Work to complete
Starting with the line that contains "export VERILOG_FILES = /design/src/rtl/xlat_pkg.sv" and stopping after the line that contains "else if (!top0) return REGION_KERN;", return each line below exactly as written, with no others.

(Excerpts from a dataset)
▽

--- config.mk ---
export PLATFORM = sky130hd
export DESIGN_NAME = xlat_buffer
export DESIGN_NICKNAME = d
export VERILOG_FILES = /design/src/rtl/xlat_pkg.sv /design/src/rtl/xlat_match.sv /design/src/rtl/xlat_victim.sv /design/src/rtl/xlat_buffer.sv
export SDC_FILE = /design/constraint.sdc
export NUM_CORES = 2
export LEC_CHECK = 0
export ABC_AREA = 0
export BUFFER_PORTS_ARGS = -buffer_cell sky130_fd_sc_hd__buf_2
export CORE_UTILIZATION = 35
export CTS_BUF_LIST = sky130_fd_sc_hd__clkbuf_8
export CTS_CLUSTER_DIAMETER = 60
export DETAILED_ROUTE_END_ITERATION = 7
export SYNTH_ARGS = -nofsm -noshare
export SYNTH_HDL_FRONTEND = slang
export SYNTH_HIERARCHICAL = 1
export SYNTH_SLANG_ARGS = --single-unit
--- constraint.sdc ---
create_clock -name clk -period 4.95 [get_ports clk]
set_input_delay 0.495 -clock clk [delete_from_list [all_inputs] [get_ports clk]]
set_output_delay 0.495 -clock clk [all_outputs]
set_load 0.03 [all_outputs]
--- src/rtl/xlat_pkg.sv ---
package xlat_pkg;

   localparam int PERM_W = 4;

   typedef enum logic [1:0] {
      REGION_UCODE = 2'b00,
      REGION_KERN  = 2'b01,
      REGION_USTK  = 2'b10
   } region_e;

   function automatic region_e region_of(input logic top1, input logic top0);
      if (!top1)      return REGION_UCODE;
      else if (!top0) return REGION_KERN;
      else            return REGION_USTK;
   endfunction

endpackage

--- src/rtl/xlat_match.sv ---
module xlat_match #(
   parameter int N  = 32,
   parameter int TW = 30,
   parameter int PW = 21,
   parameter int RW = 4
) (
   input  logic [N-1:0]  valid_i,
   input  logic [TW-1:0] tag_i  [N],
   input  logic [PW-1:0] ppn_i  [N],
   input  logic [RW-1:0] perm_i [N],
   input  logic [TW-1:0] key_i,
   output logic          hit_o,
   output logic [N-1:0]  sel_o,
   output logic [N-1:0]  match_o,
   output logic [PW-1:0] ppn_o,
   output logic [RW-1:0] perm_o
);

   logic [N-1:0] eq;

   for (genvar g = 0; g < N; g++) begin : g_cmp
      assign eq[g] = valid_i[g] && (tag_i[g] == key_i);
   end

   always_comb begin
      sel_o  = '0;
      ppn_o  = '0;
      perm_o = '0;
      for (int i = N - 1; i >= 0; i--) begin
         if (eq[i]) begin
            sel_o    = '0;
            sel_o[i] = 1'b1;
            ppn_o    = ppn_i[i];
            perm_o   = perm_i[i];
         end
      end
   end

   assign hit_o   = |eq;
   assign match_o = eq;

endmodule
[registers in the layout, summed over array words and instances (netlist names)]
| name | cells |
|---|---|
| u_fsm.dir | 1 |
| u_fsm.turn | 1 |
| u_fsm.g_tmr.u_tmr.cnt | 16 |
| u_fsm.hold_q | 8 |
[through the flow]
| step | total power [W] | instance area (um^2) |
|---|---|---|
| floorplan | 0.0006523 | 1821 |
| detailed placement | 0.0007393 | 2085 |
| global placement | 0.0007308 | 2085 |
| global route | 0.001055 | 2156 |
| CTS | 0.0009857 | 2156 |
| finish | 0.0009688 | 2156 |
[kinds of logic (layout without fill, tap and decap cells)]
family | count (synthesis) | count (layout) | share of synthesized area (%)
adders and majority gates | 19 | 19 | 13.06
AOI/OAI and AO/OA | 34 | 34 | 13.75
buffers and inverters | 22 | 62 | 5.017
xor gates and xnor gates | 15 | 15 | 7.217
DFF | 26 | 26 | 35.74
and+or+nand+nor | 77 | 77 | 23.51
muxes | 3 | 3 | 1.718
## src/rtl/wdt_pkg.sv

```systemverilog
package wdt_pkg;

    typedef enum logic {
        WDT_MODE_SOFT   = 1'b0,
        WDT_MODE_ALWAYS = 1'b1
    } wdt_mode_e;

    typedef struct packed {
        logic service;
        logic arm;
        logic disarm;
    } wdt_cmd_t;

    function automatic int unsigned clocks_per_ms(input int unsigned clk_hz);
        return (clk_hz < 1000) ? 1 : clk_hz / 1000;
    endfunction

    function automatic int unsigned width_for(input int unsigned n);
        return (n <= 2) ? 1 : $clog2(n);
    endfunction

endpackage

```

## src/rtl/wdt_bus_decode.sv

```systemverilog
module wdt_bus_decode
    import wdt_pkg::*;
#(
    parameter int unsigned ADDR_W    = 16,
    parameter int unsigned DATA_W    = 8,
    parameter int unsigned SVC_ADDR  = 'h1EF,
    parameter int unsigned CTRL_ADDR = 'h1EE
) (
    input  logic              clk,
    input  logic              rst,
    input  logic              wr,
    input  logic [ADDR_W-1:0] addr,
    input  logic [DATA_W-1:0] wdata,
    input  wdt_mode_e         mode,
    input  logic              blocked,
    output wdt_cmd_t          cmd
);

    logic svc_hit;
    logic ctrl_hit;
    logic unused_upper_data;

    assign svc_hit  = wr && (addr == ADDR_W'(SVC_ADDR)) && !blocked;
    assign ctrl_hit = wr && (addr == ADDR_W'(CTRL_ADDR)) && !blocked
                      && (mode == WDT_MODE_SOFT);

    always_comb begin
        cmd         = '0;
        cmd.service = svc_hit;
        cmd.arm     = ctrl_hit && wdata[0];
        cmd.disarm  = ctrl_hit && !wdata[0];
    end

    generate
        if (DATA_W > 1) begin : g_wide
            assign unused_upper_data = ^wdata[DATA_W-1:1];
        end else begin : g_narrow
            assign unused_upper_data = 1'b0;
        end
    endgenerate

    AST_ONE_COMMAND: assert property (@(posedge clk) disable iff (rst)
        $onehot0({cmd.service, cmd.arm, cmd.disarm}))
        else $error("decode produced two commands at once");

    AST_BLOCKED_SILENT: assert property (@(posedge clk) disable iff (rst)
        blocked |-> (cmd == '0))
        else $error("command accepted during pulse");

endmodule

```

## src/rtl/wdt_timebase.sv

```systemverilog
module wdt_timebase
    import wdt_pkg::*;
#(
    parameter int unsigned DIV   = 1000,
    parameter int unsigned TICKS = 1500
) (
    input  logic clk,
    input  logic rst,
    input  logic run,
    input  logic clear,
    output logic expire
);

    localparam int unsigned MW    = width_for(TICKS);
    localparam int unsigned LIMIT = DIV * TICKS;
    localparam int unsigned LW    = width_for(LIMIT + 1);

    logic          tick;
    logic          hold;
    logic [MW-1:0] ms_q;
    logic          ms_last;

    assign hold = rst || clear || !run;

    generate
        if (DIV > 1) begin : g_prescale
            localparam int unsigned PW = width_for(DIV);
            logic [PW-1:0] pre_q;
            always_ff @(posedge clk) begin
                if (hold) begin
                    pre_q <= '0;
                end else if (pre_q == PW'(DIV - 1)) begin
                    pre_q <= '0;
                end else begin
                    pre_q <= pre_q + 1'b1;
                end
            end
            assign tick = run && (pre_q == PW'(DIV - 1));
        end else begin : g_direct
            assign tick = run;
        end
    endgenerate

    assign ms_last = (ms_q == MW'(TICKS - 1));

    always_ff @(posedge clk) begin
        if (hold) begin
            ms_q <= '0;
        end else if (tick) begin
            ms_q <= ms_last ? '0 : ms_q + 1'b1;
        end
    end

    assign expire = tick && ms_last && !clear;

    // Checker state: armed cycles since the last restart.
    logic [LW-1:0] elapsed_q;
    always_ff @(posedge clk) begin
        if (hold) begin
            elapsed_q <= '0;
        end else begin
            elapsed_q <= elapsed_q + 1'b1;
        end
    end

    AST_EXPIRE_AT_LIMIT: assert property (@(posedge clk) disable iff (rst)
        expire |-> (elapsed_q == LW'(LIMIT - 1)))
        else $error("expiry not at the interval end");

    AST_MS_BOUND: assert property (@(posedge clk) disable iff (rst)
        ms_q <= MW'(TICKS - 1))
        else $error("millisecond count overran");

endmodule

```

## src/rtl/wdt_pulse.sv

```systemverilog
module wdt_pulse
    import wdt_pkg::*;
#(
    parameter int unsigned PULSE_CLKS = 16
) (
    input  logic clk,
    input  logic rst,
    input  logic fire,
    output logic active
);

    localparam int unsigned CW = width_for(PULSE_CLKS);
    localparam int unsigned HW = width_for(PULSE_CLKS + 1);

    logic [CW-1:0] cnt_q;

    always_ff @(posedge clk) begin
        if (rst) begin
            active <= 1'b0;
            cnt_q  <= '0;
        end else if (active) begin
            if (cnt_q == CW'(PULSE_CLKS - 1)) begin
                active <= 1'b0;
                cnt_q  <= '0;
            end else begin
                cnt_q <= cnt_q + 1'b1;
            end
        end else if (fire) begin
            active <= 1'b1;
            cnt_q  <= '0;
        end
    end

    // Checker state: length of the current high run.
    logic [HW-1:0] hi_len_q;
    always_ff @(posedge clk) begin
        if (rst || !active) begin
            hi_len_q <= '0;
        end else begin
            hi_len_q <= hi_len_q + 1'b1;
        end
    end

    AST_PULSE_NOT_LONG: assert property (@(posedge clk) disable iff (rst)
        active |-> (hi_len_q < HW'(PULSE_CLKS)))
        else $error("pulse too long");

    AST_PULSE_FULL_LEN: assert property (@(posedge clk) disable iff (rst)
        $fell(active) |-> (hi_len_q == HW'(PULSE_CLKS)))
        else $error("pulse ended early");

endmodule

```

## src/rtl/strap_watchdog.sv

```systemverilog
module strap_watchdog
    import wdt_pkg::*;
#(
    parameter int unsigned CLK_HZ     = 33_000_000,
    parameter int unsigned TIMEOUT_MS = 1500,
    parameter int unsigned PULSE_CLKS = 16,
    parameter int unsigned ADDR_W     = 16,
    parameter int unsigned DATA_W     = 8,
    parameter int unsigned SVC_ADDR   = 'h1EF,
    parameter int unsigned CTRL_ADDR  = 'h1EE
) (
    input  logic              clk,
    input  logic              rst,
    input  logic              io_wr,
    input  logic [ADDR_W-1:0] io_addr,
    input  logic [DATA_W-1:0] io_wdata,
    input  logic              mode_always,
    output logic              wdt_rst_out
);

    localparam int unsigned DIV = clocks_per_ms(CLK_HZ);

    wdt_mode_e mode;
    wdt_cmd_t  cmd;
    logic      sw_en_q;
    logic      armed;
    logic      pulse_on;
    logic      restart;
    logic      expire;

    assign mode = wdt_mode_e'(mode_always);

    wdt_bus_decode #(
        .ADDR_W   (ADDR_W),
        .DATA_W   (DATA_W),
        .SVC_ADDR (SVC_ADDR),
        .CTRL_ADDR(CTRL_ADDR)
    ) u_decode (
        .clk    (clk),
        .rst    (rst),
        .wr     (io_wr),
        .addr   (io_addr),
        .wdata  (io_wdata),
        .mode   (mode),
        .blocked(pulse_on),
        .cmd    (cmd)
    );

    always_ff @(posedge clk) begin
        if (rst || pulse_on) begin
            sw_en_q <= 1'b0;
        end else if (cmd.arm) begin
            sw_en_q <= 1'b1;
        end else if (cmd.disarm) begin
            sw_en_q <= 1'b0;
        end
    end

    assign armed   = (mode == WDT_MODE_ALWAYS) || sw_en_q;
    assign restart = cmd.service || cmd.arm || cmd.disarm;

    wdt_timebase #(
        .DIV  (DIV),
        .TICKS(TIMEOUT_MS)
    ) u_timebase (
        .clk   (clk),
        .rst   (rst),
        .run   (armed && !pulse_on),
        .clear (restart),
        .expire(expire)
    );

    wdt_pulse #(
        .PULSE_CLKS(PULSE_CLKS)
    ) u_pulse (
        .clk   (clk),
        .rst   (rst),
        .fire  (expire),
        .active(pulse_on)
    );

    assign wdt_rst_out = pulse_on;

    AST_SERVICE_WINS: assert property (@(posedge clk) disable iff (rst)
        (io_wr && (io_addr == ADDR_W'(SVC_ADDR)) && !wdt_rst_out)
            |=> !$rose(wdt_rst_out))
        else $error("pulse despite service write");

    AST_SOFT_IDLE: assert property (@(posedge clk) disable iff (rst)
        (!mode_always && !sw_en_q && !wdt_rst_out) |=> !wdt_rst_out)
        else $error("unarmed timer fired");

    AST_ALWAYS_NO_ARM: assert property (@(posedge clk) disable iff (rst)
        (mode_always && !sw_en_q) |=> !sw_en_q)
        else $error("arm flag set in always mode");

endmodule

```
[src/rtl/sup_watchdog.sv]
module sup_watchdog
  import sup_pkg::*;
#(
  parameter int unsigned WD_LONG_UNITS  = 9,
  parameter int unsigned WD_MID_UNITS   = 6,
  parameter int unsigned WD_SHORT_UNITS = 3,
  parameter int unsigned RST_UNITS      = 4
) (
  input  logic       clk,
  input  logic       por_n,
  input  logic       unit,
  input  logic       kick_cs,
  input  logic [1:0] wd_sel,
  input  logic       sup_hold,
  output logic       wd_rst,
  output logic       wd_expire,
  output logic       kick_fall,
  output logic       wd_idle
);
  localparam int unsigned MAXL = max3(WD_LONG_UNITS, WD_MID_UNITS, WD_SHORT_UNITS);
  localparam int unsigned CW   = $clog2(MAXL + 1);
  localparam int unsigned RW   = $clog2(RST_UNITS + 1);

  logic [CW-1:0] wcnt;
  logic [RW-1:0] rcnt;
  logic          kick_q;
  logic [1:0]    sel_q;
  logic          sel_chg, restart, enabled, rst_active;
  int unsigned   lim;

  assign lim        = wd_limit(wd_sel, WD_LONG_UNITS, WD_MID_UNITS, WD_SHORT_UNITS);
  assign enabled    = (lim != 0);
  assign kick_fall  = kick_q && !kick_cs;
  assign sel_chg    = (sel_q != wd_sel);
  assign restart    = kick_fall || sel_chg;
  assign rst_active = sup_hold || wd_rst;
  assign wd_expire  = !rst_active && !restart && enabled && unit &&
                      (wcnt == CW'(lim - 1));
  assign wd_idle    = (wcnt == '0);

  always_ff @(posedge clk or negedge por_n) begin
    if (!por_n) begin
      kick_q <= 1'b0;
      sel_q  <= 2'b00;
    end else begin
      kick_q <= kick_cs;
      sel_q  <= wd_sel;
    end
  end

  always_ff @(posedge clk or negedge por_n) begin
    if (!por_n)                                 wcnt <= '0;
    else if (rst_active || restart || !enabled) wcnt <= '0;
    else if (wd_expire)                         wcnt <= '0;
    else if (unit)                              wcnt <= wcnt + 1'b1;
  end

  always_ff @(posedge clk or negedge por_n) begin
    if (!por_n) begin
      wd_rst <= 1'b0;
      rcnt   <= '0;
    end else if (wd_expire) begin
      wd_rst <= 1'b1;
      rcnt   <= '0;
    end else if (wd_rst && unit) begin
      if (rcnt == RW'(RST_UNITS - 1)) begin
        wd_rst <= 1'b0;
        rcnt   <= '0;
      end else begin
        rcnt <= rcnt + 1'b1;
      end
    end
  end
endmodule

△

Solution for this problem
export VERILOG_FILES = /design/src/rtl/xlat_pkg.sv /design/src/rtl/xlat_match.sv /design/src/rtl/xlat_victim.sv /design/src/rtl/xlat_buffer.sv
export SDC_FILE = /design/constraint.sdc
export NUM_CORES = 2
export LEC_CHECK = 0
export ABC_AREA = 0
export BUFFER_PORTS_ARGS = -buffer_cell sky130_fd_sc_hd__buf_2
export CORE_UTILIZATION = 35
export CTS_BUF_LIST = sky130_fd_sc_hd__clkbuf_8
export CTS_CLUSTER_DIAMETER = 60
export DETAILED_ROUTE_END_ITERATION = 7
export SYNTH_ARGS = -nofsm -noshare
export SYNTH_HDL_FRONTEND = slang
export SYNTH_HIERARCHICAL = 1
export SYNTH_SLANG_ARGS = --single-unit
--- constraint.sdc ---
create_clock -name clk -period 4.95 [get_ports clk]
set_input_delay 0.495 -clock clk [delete_from_list [all_inputs] [get_ports clk]]
set_output_delay 0.495 -clock clk [all_outputs]
set_load 0.03 [all_outputs]
--- src/rtl/xlat_pkg.sv ---
package xlat_pkg;

   localparam int PERM_W = 4;

   typedef enum logic [1:0] {
      REGION_UCODE = 2'b00,
      REGION_KERN  = 2'b01,
      REGION_USTK  = 2'b10
   } region_e;

   function automatic region_e region_of(input logic top1, input logic top0);
      if (!top1)      return REGION_UCODE;
      else if (!top0) return REGION_KERN;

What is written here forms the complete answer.